Civil war led my mother to move from one place to another, and she never had a proper education. Still, she believed education was the best thing she could give me to build a better life, and she knew how much I valued education. I worked hard to become educated because I knew it was the only way to liberate my family from extreme poverty. Thus, my mother made countless sacrifices to send me to school.
I went to Phaung Daw Oo (PDO) Monastic Education High School, which provides free education to motivated children from all socioeconomic backgrounds. I spent 8 hours every day working for every kyat I could earn to pay for food and school supplies while trying to study at night to prepare for the high school exam. I had two meals per day and slept in a room too small for me to straighten my legs. Despite all the hardship, I was self-disciplined enough to take control of my situation and succeed.

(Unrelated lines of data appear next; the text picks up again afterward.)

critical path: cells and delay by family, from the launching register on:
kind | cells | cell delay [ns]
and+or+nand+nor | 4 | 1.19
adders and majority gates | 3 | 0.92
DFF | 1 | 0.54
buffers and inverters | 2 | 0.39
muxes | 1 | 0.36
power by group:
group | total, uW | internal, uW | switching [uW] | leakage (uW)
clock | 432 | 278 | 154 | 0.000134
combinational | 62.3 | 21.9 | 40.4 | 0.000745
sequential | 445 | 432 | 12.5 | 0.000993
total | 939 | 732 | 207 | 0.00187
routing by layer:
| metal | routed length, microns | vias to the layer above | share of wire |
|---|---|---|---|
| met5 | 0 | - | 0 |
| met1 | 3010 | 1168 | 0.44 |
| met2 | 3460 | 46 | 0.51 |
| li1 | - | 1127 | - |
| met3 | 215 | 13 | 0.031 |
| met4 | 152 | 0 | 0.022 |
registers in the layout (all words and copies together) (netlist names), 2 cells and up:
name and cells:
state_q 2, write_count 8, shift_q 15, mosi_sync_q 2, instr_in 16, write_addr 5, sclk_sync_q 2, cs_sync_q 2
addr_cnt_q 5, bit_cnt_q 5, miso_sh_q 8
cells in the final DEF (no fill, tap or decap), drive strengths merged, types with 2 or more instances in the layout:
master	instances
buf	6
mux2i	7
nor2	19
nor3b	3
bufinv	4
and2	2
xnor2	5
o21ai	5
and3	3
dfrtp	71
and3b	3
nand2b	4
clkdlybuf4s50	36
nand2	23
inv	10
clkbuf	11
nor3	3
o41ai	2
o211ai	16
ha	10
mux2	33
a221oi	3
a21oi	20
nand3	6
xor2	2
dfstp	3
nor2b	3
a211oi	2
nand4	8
===== config.mk =====
export PLATFORM = sky130hd
export DESIGN_NAME = pipeline_hazard_ctrl
export DESIGN_NICKNAME = d
export VERILOG_FILES = /design/src/rtl/pipeline_hazard_ctrl.sv
export SDC_FILE = /design/constraint.sdc
export NUM_CORES = 1
export LEC_CHECK = 0
export CORE_MARGIN = 3
export CORE_UTILIZATION = 39
export DETAILED_ROUTE_END_ITERATION = 10
export GPL_TIMING_DRIVEN = 0
export PLACE_DENSITY = 0.93
export SYNTH_ARGS = -nofsm -noshare
export SYNTH_HDL_FRONTEND = slang
export SYNTH_SLANG_ARGS = --single-unit

===== constraint.sdc =====
create_clock -name clk -period 3.5 [get_ports clk]
set_input_delay 0.525 -clock clk [delete_from_list [all_inputs] [get_ports clk]]
set_output_delay 0.525 -clock clk [all_outputs]
set_load 0.01 [all_outputs]

===== src/rtl/pipeline_hazard_ctrl.sv =====
// pipeline_hazard_ctrl
//   Central stall/flush sequencer for the 5-stage RV32I pipeline. Detects
//   load-use hazards (ID vs EX), taken branches resolved in EX and data-memory
//   wait states. It drives the enable and bubble-insert controls of the PC,
//   IF/ID, ID/EX and EX/MEM registers. A small FSM (RUN / FLUSH / MEM_WAIT)
//   sequences multi-cycle flushes and memory freezes.
//
//   Parameters:
//     FLUSH_CYCLES  wrong-path flush cycles after a taken branch (1..15)
//     MAX_WAIT      consecutive mem_busy cycles that raise timeout_err (2..255)
//
//   Ports:
//     clk, reset          clock (rising edge), synchronous active-low reset
//     id_*                ID-stage instruction: valid, rs1/rs2, register-use flags
//     ex_rd, ex_mem_read  EX-stage destination register and load flag
//     ex_branch_taken     EX branch/jump resolved taken
//     mem_busy            data memory not ready
//     pc_en, if_id_en, id_ex_en, ex_mem_en   pipeline register enables
//     if_id_flush, id_ex_flush               bubble inserts
//     stall               any enable deasserted this cycle
//     state               FSM state (0 RUN, 1 FLUSH, 2 MEM_WAIT)
//     timeout_err         sticky memory-timeout flag
//     stall_cnt, flush_cnt, wait_cnt_tot     performance counters
//
//   Build option: define HAZ_PERF_CNT_EN to build the three 32-bit performance
//   counters. Without it, the counter ports are tied to zero.

module pipeline_hazard_ctrl #(
    parameter int unsigned FLUSH_CYCLES = 1,
    parameter int unsigned MAX_WAIT     = 64
) (
    input  logic        clk,
    input  logic        reset,
    input  logic        id_valid,
    input  logic [4:0]  id_rs1,
    input  logic [4:0]  id_rs2,
    input  logic        id_uses_rs1,
    input  logic        id_uses_rs2,
    input  logic [4:0]  ex_rd,
    input  logic        ex_mem_read,
    input  logic        ex_branch_taken,
    input  logic        mem_busy,
    output logic        pc_en,
    output logic        if_id_en,
    output logic        if_id_flush,
    output logic        id_ex_en,
    output logic        id_ex_flush,
    output logic        ex_mem_en,
    output logic        stall,
    output logic [1:0]  state,
    output logic        timeout_err,
    output logic [31:0] stall_cnt,
    output logic [31:0] flush_cnt,
    output logic [31:0] wait_cnt_tot
);

    typedef enum logic [1:0] {
        ST_RUN      = 2'd0,
        ST_FLUSH    = 2'd1,
        ST_MEM_WAIT = 2'd2,
        ST_BAD      = 2'd3
    } state_t;

    localparam logic [3:0] FLUSH_INIT = 4'(FLUSH_CYCLES - 1);
    localparam logic [7:0] WAIT_LIMIT = 8'(MAX_WAIT - 1);

    state_t     state_q, state_d;
    logic [3:0] flush_rem_q, flush_rem_d;
    logic [7:0] wait_cnt_q, wait_cnt_d;
    logic       timeout_q, timeout_d;

    logic load_use;
    logic do_freeze;   // all four enables low
    logic do_flush;    // continue an outstanding wrong-path flush
    logic do_run;      // evaluate branch / load-use rules

    assign load_use = id_valid & ex_mem_read & (ex_rd != 5'd0) &
                      ((id_uses_rs1 & (id_rs1 == ex_rd)) |
                       (id_uses_rs2 & (id_rs2 == ex_rd)));

    always_comb begin
        state_d     = state_q;
        flush_rem_d = flush_rem_q;
        wait_cnt_d  = wait_cnt_q;
        timeout_d   = timeout_q;
        do_freeze   = 1'b0;
        do_flush    = 1'b0;
        do_run      = 1'b0;

        pc_en       = 1'b1;
        if_id_en    = 1'b1;
        id_ex_en    = 1'b1;
        ex_mem_en   = 1'b1;
        if_id_flush = 1'b0;
        id_ex_flush = 1'b0;

        case (state_q)
            ST_RUN: begin
                if (mem_busy) begin
                    do_freeze  = 1'b1;
                    state_d    = ST_MEM_WAIT;
                    wait_cnt_d = 8'd1;
                end else begin
                    do_run = 1'b1;
                end
            end
            ST_FLUSH: begin
                // flush_rem is kept so the flush resumes after the freeze
                if (mem_busy) begin
                    do_freeze  = 1'b1;
                    state_d    = ST_MEM_WAIT;
                    wait_cnt_d = 8'd1;
                end else begin
                    do_flush = 1'b1;
                end
            end
            ST_MEM_WAIT: begin
                if (mem_busy) begin
                    do_freeze = 1'b1;
                    if (wait_cnt_q != 8'hFF) begin
                        wait_cnt_d = wait_cnt_q + 8'd1;
                    end
                    if (wait_cnt_q == WAIT_LIMIT) begin
                        timeout_d = 1'b1;
                    end
                end else begin
                    // Release cycle: the deferred event is handled right away
                    wait_cnt_d = '0;
                    if (flush_rem_q != 4'd0) begin
                        do_flush = 1'b1;
                    end else begin
                        do_run = 1'b1;
                    end
                end
            end
            default: begin
                state_d = ST_RUN;
            end
        endcase

        if (do_freeze) begin
            pc_en     = 1'b0;
            if_id_en  = 1'b0;
            id_ex_en  = 1'b0;
            ex_mem_en = 1'b0;
        end

        if (do_flush) begin
            if_id_flush = 1'b1;
            id_ex_flush = 1'b1;
            flush_rem_d = flush_rem_q - 4'd1;
            state_d     = (flush_rem_q == 4'd1) ? ST_RUN : ST_FLUSH;
        end

        if (do_run) begin
            state_d = ST_RUN;
            if (ex_branch_taken) begin
                // The branch bubble also removes any load-use victim in ID
                if_id_flush = 1'b1;
                id_ex_flush = 1'b1;
                if (FLUSH_CYCLES > 1) begin
                    state_d     = ST_FLUSH;
                    flush_rem_d = FLUSH_INIT;
                end
            end else if (load_use) begin
                pc_en       = 1'b0;
                if_id_en    = 1'b0;
                id_ex_flush = 1'b1;
            end
        end

        if (!reset) begin
            pc_en       = 1'b0;
            if_id_en    = 1'b0;
            id_ex_en    = 1'b0;
            ex_mem_en   = 1'b0;
            if_id_flush = 1'b0;
            id_ex_flush = 1'b0;
        end
    end

    assign stall       = reset & ~(pc_en & if_id_en & id_ex_en & ex_mem_en);
    assign state       = state_q;
    assign timeout_err = timeout_q;

    always_ff @(posedge clk) begin
        if (!reset) begin
            state_q     <= ST_RUN;
            flush_rem_q <= '0;
            wait_cnt_q  <= '0;
            timeout_q   <= 1'b0;
        end else begin
            state_q     <= state_d;
            flush_rem_q <= flush_rem_d;
            wait_cnt_q  <= wait_cnt_d;
            timeout_q   <= timeout_d;
        end
    end

`ifdef HAZ_PERF_CNT_EN
    logic [31:0] stall_cnt_q, stall_cnt_d;
    logic [31:0] flush_cnt_q, flush_cnt_d;
    logic [31:0] wait_tot_q, wait_tot_d;

    always_comb begin
        stall_cnt_d = stall_cnt_q;
        flush_cnt_d = flush_cnt_q;
        wait_tot_d  = wait_tot_q;
        if (load_use && state_q == ST_RUN) begin
            stall_cnt_d = stall_cnt_q + 32'd1;
        end
        if (if_id_flush) begin
            flush_cnt_d = flush_cnt_q + 32'd1;
        end
        if (mem_busy && (state_q == ST_RUN || state_q == ST_MEM_WAIT)) begin
            wait_tot_d = wait_tot_q + 32'd1;
        end
    end

    always_ff @(posedge clk) begin
        if (!reset) begin
            stall_cnt_q <= '0;
            flush_cnt_q <= '0;
            wait_tot_q  <= '0;
        end else begin
            stall_cnt_q <= stall_cnt_d;
            flush_cnt_q <= flush_cnt_d;
            wait_tot_q  <= wait_tot_d;
        end
    end

    assign stall_cnt    = stall_cnt_q;
    assign flush_cnt    = flush_cnt_q;
    assign wait_cnt_tot = wait_tot_q;
`else
    assign stall_cnt    = '0;
    assign flush_cnt    = '0;
    assign wait_cnt_tot = '0;
`endif

endmodule


==> results of run 1 <==
==> worst reg2reg max path, delay by kind of cell, from the launching register on <==
family | cells | cell delay [ns]
DFF | 1 | 0.43
buffers and inverters | 1 | 0.09
AOI/OAI and AO/OA | 1 | 0.25
and+or+nand+nor | 3 | 0.74
adders and majority gates | 1 | 0.24
==> registers in the layout, indices dropped and copies added (netlist names) <==
register and flops:
state 2, wait_cnt_q 8, flush_rem_q 4, timeout_err 1
==> power breakdown <==
group          switching [mW]  internal [mW]
clock network          0.0635         0.0808
registers             0.00311          0.173
logic                   0.103          0.119
==> layout make-up <==
type,count,area (µm²),area share
Tap cell,52,65.1,0.0245
Timing Repair Buffer,32,320,0.121
Multi-Input combinational cell,205,1150,0.434
Sequential cell,15,300,0.113
Buffer,99,739,0.279
Clock buffer,4,45.0,0.0170
Inverter,9,33.8,0.0127
==> per-layer routing <==
| metal | share of wire | up-vias | global-route usage |
|---|---|---|---|
| met5 | 0 | - | 0 |
| met4 | 0.0084 | 0 | 0.0272 |
| met3 | 0.13 | 4 | 0.0494 |
| met2 | 0.52 | 86 | 0.285 |
| met1 | 0.34 | 726 | 0.148 |
| li1 | - | 875 | - |
==> path summary, 6_finish.rpt <==
check | start | end | slack [ns] | cells after the start
setup / recovery | ex_rd[1] | pc_en | 0.33 | 7
hold reg to reg | timeout_err$_SDFFE_PN0P_ | timeout_err$_SDFFE_PN0P_ | 0.51 | 2
setup reg to reg | state[0]$_SDFFE_PP0P_ | wait_cnt_q[4]$_SDFFE_PN0P_ | 1.63 | 6
hold / removal | timeout_err$_SDFFE_PN0P_ | timeout_err$_SDFFE_PN0P_ | 0.51 | 2
==> cell usage in the layout (no fill, tap or decap), types with 3 or more instances in the layout <==
cell,instances
a21oi_1,6
buf_4,98
clkbuf_8,3
clkdlybuf4s50_1,32
conb_1,96
dfxtp_1,15
ha_1,7
inv_1,8
nand2_1,10
nand3_1,5
nor2_1,9
nor4_1,3
o21ai_0,6
or3_1,3
or4_1,3
xor2_1,8
==> cell families (layout without fill, tap and decap cells) <==
family                   count (synthesis)  after routing  share of synthesized area
buffers and inverters                  108            144                      0.414
AND/OR/NAND/NOR                         53             53                      0.170
AO/OA/AOI/OAI                           37             37                      0.149
flip-flops                              15             15                      0.161
XOR/XNOR                                10             10                     0.0469
adder cells (fa/ha/maj)                  7              7                     0.0469
multiplexers                             2              2                     0.0107
other                                    1             96                    0.00201
==> flow_summary.yaml, run 1 <==
logic_synthesis:
  yosysWarningCount: 0
  netlist_top_cells_count: "buf_4 (98), dfxtp_1 (15), nand2_1 (10)"
  synth_enable_flop_cells: 0
  post_synth_main_area_contributors: "buf_4 (39%), dfxtp_1 (16%), ha_1 (4.7%), xor2_1 (3.8%), nand2_1 (2.0%)"
  flip_flop_and_latch_count_after_synthesis: 15
  synth.largest_area_cell: "buf_4"
  synth_area_per_cell_um2: 8.02
  synth_most_common_cell: "buf_4"
  postSynth.asyncResetShare: 0
  syn_area_um2: 1870
  area_share_of_the_leading_cell_type_in_the_synthesized_netlist: 0.394
  netlist_instances: 233
  synth.distinct_cells: 56
  synth_flop_cell: "dfxtp_1"
  synth_seq_area_share: 0.161
route:
  post_route_ant_nets: 0
  remaining_drc_errors: 0
  vias: 1691
  routed_via_density: 4.06
  routedWlPerCell_um: 10.6
  drt_pre_antenna_iters: 4
  drt_first_iter_violations: 25
  finalWirelength_mm: 4.41
finish:
  synthToLayoutAreaGrowth_pct: 42.1
  antenna_cells: 0
  final_core_util: 0.593
  post-route-cell-area_um2: 2660
  post_layout_nets: 395
  stdcell_count: 416
  share_of_cells_above_drive_strength_1: 0.302
  filler_cell_count: 412
setup_path:
  cp_num_buf_inv: 3
  crit_type: "in -> out"
  worst_setup_path_end_kind: "output port"
  critPathArrivalTime_ns: 2.64
  critical_path_peak_fanout: 3
  worst_path_largest_cell_delay_ns: 0.50
  cpMaxStageDelayCell: "clkdlybuf4s50_1"
  critical_path.most_common_cell: "clkdlybuf4s50_1"
  startpoint_type: "input port"
  worst-endpoint-required_ns: 2.97
  timing.critical_path.cells: "clkdlybuf4s50_1 -> xor2_1 -> nor4_1 -> a32oi_1 -> o31a_1 -> buf_4 -> clkdlybuf4s50_1"
  cpLargestDelayFamily: "buffers and inverters"
sta:
  fin_worst_skew_ns: 0.00116
  fin_setup_tns_ns: 0
  unrepaired_setup_endpoints_after_global_routing: "no"
  timing.final.ws_setup_ns: 0.334
  report.final.setup_viol: 0
  final_max_slew_viol_count: 0
  finalHoldViolCount: 0
  fin_worst_hold_slack_ns: 0.513
  timing.final.crit_share: 0.904
  fin_crit_ns: 3.17
  clock.fmax_ghz: 0.316
placement:
  placed_cell_area_um2: 2610
  detailed_place_hpwl_mm: 3.81
  dpl_worst_slack_ns: 0.318
  dp.cells: 412
  place.gp.congestion: 0.833
  place.port_buffers: 32
die:
  start_util: 0.418
  die_area_um2: 5660
  die_y_um: 75.2
  floorplan.die.width_um: 75.2
  boundary_pins: 129
  placement_rows: 24
  design.core.area_um2: 4470
cts:
  cts-root-to-sink-buffers: 2
  post-cts-setup-buffers: 0
  numClockSinks: 15
  quantity_of_hold_fixing_buffers_added_after_cts: 0
  clock_insertion_delay_at_the_later_pin_of_the_skew_report_ns: 0.25
  clock_tree.root_cell: "clkbuf_8"
  postCtsResizedCells: 0
  clk_transition_reported_paths_ns: 0.06
  htreeDepth: 1
  numCtsBuffers: 3
  tritoncts: "yes"
run_status:
  outcome: "completed"
power:
  power.static_leakage_nw: 1.38
  report.power.total_mw: 0.543
  peakVddDrop_mv: 0.212
  power.density_nw_per_um2: 204
global_routing:
  grt_max_degree: 11
  grt-ovfl-total: 0
  global_route_wire_length_before_repair_mm: 6.44
  first_global_vias: 1472
  global_route.usage.total: 0.145
  initial_antenna_violation_count: 0
run:
  max_cap_check_violation_count: 0
worst_hold_path:
  hold_class: "reg -> reg"
Note: power is estimated with default switching activity, not from simulation.
==> run 2, diff against run 1 <==
MAX_ROUTING_LAYER = met4   (was not set)
==> flow_summary.yaml, run 2 (synthesized netlist as in run 1, its figures left out) <==
sta:
  timing.final.crit_share: 0.904
  final_max_slew_viol_count: 0
  finalHoldViolCount: 0
  fin_worst_hold_slack_ns: 0.512
  report.final.setup_viol: 0
  clock.fmax_ghz: 0.316
  timing.final.ws_setup_ns: 0.335
  fin_crit_ns: 3.16
  fin_setup_tns_ns: 0
  unrepaired_setup_endpoints_after_global_routing: "no"
  fin_worst_skew_ns: 0.00153
setup_path:
  crit_type: "in -> out"
  worst_setup_path_end_kind: "output port"
  cpMaxStageDelayCell: "clkdlybuf4s50_1"
  startpoint_type: "input port"
  worst_path_largest_cell_delay_ns: 0.50
  critical_path_peak_fanout: 3
  worst-endpoint-required_ns: 2.97
  critPathArrivalTime_ns: 2.64
  timing.critical_path.cells: "clkdlybuf4s50_1 -> xor2_1 -> nor4_1 -> a32oi_1 -> o31a_1 -> buf_4 -> clkdlybuf4s50_1"
  critical_path.most_common_cell: "clkdlybuf4s50_1"
die:
  floorplan.die.width_um: 75.2
  design.core.area_um2: 4470
  placement_rows: 24
  start_util: 0.418
  die_y_um: 75.2
  boundary_pins: 129
  die_area_um2: 5660
route:
  routed_via_density: 4.08
  drt_first_iter_violations: 28
  routedWlPerCell_um: 10.6
  vias: 1696
  remaining_drc_errors: 0
  drt_pre_antenna_iters: 4
  post_route_ant_nets: 0
  finalWirelength_mm: 4.41
placement:
  place.port_buffers: 32
  detailed_place_hpwl_mm: 3.81
  dpl_worst_slack_ns: 0.318
  placed_cell_area_um2: 2610
  place.gp.congestion: 0.846
cts:
  htreeDepth: 1
  tritoncts: "yes"
  clock_tree.root_cell: "clkbuf_8"
  cts-root-to-sink-buffers: 2
  numClockSinks: 15
  quantity_of_hold_fixing_buffers_added_after_cts: 0
  numCtsBuffers: 3
  postCtsResizedCells: 0
  clock_insertion_delay_at_the_later_pin_of_the_skew_report_ns: 0.25
  clk_transition_reported_paths_ns: 0.06
  post-cts-setup-buffers: 0
finish:
  antenna_cells: 0
  post_layout_nets: 395
  largest_register_ffs: 8
  largest_register: "wait_cnt_q"
  filler_cell_count: 412
  post-route-cell-area_um2: 2660
  share_of_cells_above_drive_strength_1: 0.302
  mostFrequentLayoutCell: "buf_4"
  synthToLayoutAreaGrowth_pct: 42.1
  layout_common_cells: "buf_4 (98), conb_1 (96), clkdlybuf4s50_1 (32)"
  final_core_util: 0.593
run:
  max_cap_check_violation_count: 0
worst_hold_path:
  hold_class: "reg -> reg"
global_routing:
  global_route.usage.total: 0.150
  grt-ovfl-total: 0
  initial_antenna_violation_count: 0
  first_global_vias: 1470
  grt_max_degree: 11
  global_route_wire_length_before_repair_mm: 6.47
power:
  power.static_leakage_nw: 1.38
  power.density_nw_per_um2: 204
  peakVddDrop_mv: 0.210
run_status:
  outcome: "completed"
==> run 2: worst paths after layout <==
path / start / endpoint / slack (ns) / depth (start not counted)
worst max register to register: state[0]$_SDFFE_PP0P_ / wait_cnt_q[4]$_SDFFE_PN0P_ / 1.62 / 6
worst max-delay path: ex_rd[1] / pc_en / 0.34 / 7
worst min-delay path: timeout_err$_SDFFE_PN0P_ / timeout_err$_SDFFE_PN0P_ / 0.51 / 2
worst min register to register: timeout_err$_SDFFE_PN0P_ / timeout_err$_SDFFE_PN0P_ / 0.51 / 2
==> run 2: area by class of cell <==
type | instances | area [µm²] | area share
multi-input combinational | 205 | 1150 | 0.434
timing repair buffer | 32 | 320 | 0.121
sequential | 15 | 300 | 0.113
inverter | 9 | 33.8 | 0.0127
buffer | 99 | 739 | 0.279
clock buffer | 4 | 45.0 | 0.0170
tap | 52 | 65.1 | 0.0245
==> run 2: report_power, final <==
group,total [mW],switching [mW],internal [mW]
Sequential,0.176,0.00300,0.173
Clock,0.143,0.0625,0.0808
Combinational,0.222,0.103,0.119
Total,0.542,0.168,0.373
==> run 2: worst max-delay path: cells and delay by family <==
kind | cells | cell delay (ns)
AOI/OAI and AO/OA | 2 | 0.49
xor gates and xnor gates | 1 | 0.22
buffers and inverters | 3 | 1.11
and+or+nand+nor | 1 | 0.29
==> run 2: per-layer routing <==
layer  track usage  part of all wire
met1         0.149              0.34
met2         0.285              0.53
met3        0.0494              0.12
met4        0.0272            0.0086
met5             -                 0
==> run 2: per-stage QoR <==
step	instances	power [mW]
finish	416	0.542
floorplan	328	0.344
detailed placement	412	0.395
global route	416	0.577
CTS	416	0.541
global placement	412	0.392
==> edit: new RTL, settings of run 1 <==
Add a define of `HAZ_PERF_CNT_EN`.
--- a/src/rtl/pipeline_hazard_ctrl.sv
+++ b/src/rtl/pipeline_hazard_ctrl.sv
@@ -25,4 +25,6 @@
 //   Build option: define HAZ_PERF_CNT_EN to build the three 32-bit performance
 //   counters. Without it, the counter ports are tied to zero.
+
+`define HAZ_PERF_CNT_EN
 
 module pipeline_hazard_ctrl #(
Behaviour: not the same (a bounded check fails within 4 cycles, from zero or initial values and one cycle with reset low).
==> edit against run 1 <==
- final area rose to 2.9 times the old value
- clock skew rose by 0.0047 ns
- worst setup slack got worse by 0.10 ns
- sequential cell count rose by 96
- first-iteration DRC count rose to 22 times the old value
- area after synthesis rose to 3.1 times the old value
- global-route usage rose by 5.5 points
- routed wire length rose to 3.8 times the old value
- power rose to 4.5 times the old value
- highest routed layer unchanged
==> edit: results (changes against run 1) <==
* CP delay by family, top: buffers and inverters
* Worst VDD drop at 0.213 mV (+0.69%)
* ANT cells at 0 (unchanged)
* Arr. time, crit path at 2.74 ns (+0.10 ns)
* Number of synthesis warnings at 0 (unchanged)
* CTS buffer count at 9 (+6)
* R2R depth at 8 (+2)
* Flop2flop setup slack at 0.95 ns (-0.68 ns)
* Syn nets at 726
* WHS Endpoint: stall_cnt[31]
* Internal Power at 1860 uW (+400%)
* CP Capture Point: id_ex_flush
* HP Class: flop to flop
* Crit-path max cell delay at 0.62 ns (+0.12 ns)
* Count leader, synth: dfxtp_1
* First-pass GRT wire length at 26900 um (+320%)
* Status: completed
* DR vias at 5927 (+250%)
* Worst slew margin at 0.499
* Netlist cell types at 49 (-13%)
* Commonest cells in the netlist: dfxtp_1 (111), nor2_1 (65), nand2_1 (58)
* Worst Clk Skew at 0.00584 ns (+0.00468 ns)
* Proportion of layout cells with a drive suffix above 1 at 0.0513 (-0.251)
* GPL Wtd Cong at 0.870 (+4.4%)
* Antenna violations before repair at 0 (unchanged)
* Launching point of the worst reg2reg path: flush_rem_q[0]
* Largest net degree at the start of global routing at 19 (+8)
* CTS max path bufs at 2 (unchanged)
* Placed Area at 0.00725 mm^2 (+180%)
* Wire length per cell at 16.3 um (+54%)
* FILL cells at 1276 (+210%)
* GRT Overall Usage at 0.200 (+0.0548)
* Layout Nets at 866 (+120%)
* # H-tree levels at 3 (+2)
* Worst hold path startpoint: stall_cnt[31]
* Clock latency on the worst-skew pair at 0.35 ns (+0.10 ns)
* Iteration-0 DRC Markers at 544 (+2100%)
* Top post-synthesis cells by area: dfxtp_1 (39%), xnor2_1 (5.0%), or4_1 (4.7%)
* I/O Buffers at 126 (+290%)
* PostCTS Resize Cnt at 13 (+13)
* Clock Root Buffer: clkbuf_16
* CP max stage cell: or4_1
* Sequential share of the synthesized area at 0.385 (+0.225)
* Vias in the first global route at 5434 (+270%)
* Crit path from: ex_rd[2]
* 1st-pass router iterations at 6 (+2)
* Worst R2R End: flush_cnt[19]
* Post-DP HPWL at 12100 um (+220%)
* Crit path max fanout at 4 (+1)
* Leak at 0.00245 uW (+77%)
* Post-CTS Setup Bufs at 1 (+1)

Finally, in 2015, I successfully completed my high school education with a distinction in economics.
- Age: 24
- Ethnicity: Burmese
- Country: Myanmar
School & Program
- Toyo University
- Bachelor’s, Global Innovation Studies
- 2nd Year in Program
Goals & Dreams
- Become a social entrepreneur
- Travel to and study in Japan
- Loan Amount: $8,275
- Amount Left To Fund: $7,825
- Contract Duration: 14 years
- Status: In School
What Others Are Saying About Khin
I am an enthusiastic volunteer in my community, and I had the privilege of serving as an English language teacher at PDO for 3 years. During my time at PDO, I helped educate over 10,000 children from all walks of life. I spent my time teaching English to a class of energetic Grade 10 students. These children were very active, outspoken, and fun. Most children at PDO come from diverse backgrounds and rural parts of Myanmar because it was financially difficult for them to access high school education near their homes.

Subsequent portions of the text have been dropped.